GIVEN DATA.
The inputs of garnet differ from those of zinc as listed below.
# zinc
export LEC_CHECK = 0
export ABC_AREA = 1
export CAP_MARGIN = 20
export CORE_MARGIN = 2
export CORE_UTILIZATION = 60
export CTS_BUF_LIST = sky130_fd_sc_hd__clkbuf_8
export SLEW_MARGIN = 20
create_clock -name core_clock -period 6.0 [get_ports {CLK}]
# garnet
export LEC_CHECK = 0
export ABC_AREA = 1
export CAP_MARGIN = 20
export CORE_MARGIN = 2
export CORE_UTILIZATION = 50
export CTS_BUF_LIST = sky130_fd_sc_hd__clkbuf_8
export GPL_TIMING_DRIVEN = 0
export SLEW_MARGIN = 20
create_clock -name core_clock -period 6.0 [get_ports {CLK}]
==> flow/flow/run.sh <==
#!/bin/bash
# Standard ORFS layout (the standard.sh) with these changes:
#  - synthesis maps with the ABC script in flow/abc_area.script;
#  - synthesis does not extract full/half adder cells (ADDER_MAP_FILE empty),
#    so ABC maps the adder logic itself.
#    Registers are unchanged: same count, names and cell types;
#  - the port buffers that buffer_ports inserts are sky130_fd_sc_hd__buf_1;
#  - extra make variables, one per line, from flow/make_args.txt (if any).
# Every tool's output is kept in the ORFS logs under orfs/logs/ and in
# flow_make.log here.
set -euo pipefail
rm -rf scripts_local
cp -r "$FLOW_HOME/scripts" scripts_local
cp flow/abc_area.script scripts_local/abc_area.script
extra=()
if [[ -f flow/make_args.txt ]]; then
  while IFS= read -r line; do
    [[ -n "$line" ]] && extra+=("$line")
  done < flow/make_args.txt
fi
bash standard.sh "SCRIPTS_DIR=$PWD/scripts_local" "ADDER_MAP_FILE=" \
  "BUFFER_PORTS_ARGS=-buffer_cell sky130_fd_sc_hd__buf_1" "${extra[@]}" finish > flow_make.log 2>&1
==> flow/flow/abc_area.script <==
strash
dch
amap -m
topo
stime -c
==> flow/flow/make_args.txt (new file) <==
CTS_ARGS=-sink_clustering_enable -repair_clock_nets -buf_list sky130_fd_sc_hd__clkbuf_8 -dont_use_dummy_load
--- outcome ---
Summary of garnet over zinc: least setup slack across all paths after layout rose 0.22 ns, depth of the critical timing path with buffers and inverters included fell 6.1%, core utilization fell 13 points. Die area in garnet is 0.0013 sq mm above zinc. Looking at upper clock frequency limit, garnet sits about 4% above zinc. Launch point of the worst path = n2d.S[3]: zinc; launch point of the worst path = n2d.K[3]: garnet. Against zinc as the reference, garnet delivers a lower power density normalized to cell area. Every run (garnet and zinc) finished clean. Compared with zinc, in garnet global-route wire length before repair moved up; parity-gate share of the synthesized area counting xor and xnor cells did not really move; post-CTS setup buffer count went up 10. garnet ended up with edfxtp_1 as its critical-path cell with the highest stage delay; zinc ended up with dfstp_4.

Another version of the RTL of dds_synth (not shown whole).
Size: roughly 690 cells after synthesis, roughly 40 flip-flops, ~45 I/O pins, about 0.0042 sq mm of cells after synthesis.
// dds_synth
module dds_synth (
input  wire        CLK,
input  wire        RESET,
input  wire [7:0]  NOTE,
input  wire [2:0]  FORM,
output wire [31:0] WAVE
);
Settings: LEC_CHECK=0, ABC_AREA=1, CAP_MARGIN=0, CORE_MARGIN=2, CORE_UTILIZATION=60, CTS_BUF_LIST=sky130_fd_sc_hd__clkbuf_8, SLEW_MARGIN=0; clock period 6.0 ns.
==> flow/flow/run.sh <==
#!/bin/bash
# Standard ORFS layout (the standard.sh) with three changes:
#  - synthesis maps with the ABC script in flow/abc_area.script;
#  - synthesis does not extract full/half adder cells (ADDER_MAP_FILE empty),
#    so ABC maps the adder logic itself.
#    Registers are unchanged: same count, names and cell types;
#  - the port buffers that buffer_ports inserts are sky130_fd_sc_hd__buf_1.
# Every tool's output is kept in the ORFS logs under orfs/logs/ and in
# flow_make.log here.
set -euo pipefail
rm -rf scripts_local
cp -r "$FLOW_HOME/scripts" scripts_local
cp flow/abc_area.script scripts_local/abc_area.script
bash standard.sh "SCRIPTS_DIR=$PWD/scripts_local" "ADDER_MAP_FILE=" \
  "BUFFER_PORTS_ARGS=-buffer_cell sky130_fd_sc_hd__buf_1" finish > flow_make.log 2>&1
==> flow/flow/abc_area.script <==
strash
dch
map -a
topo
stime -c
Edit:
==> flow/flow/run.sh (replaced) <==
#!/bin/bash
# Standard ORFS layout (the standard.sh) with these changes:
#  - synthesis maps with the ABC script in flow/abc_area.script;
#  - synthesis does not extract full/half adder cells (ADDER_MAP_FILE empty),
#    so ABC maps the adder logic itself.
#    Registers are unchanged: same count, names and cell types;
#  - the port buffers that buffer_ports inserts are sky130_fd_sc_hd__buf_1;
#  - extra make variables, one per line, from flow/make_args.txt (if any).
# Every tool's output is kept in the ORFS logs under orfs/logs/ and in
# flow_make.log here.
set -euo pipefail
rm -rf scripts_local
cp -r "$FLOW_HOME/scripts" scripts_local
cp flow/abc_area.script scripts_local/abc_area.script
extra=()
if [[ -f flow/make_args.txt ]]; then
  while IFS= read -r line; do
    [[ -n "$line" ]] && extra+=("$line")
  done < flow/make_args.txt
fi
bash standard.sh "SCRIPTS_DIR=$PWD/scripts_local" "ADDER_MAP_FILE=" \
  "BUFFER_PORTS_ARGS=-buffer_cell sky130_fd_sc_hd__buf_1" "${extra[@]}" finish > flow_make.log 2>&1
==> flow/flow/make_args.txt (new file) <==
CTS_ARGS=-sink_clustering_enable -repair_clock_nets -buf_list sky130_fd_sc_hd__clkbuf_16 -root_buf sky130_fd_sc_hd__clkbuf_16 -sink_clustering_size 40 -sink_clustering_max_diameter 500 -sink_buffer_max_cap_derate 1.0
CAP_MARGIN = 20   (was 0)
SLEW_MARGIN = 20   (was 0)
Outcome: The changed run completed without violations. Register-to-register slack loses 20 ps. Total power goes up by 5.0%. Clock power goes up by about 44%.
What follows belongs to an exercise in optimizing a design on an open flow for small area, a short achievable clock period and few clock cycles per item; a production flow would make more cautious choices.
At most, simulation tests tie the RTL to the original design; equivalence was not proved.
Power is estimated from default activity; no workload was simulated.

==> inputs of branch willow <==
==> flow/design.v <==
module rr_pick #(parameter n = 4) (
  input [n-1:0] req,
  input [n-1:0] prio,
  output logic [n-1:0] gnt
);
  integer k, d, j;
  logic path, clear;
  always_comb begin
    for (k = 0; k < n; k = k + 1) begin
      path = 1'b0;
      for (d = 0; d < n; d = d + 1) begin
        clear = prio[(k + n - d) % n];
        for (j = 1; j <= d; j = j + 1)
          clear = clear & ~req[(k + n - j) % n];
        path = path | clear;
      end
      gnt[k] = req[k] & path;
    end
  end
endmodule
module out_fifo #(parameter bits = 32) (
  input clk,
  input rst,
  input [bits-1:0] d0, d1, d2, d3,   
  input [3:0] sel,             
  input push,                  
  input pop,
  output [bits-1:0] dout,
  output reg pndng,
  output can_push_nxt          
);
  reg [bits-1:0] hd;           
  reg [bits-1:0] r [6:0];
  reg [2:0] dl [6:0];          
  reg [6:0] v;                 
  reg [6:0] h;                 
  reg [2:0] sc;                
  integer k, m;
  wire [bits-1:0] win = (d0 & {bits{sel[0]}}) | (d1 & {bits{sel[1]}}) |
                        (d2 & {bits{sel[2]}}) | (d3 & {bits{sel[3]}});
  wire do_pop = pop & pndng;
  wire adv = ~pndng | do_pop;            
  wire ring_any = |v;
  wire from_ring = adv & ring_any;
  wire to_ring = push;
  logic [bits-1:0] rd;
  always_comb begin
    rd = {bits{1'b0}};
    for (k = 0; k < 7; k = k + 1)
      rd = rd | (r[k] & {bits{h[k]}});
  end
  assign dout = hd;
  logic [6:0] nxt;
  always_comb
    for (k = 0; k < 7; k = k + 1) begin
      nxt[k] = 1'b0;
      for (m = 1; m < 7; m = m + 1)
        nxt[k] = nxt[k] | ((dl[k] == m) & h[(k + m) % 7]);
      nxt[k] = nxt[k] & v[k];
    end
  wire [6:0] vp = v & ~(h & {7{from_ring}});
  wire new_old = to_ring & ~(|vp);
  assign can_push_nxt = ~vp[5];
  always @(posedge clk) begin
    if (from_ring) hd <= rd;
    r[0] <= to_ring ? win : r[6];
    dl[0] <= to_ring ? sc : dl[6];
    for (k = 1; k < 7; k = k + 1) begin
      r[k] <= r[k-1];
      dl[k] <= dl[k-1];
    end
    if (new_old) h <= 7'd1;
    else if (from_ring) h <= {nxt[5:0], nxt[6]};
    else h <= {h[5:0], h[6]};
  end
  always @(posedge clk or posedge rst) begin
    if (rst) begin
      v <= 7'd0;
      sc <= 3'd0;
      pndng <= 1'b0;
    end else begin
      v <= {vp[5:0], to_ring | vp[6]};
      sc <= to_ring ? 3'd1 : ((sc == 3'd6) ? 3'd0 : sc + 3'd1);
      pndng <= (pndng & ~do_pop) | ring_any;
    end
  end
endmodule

TASK DETAILS.
Every line in the listing that holds "buffers" belongs in the answer.

ANSWER BELOW.
#  - the port buffers that buffer_ports inserts are sky130_fd_sc_hd__buf_1;
Summary of garnet over zinc: least setup slack across all paths after layout rose 0.22 ns, depth of the critical timing path with buffers and inverters included fell 6.1%, core utilization fell 13 points. Die area in garnet is 0.0013 sq mm above zinc. Looking at upper clock frequency limit, garnet sits about 4% above zinc. Launch point of the worst path = n2d.S[3]: zinc; launch point of the worst path = n2d.K[3]: garnet. Against zinc as the reference, garnet delivers a lower power density normalized to cell area. Every run (garnet and zinc) finished clean. Compared with zinc, in garnet global-route wire length before repair moved up; parity-gate share of the synthesized area counting xor and xnor cells did not really move; post-CTS setup buffer count went up 10. garnet ended up with edfxtp_1 as its critical-path cell with the highest stage delay; zinc ended up with dfstp_4.
#  - the port buffers that buffer_ports inserts are sky130_fd_sc_hd__buf_1.
#  - the port buffers that buffer_ports inserts are sky130_fd_sc_hd__buf_1;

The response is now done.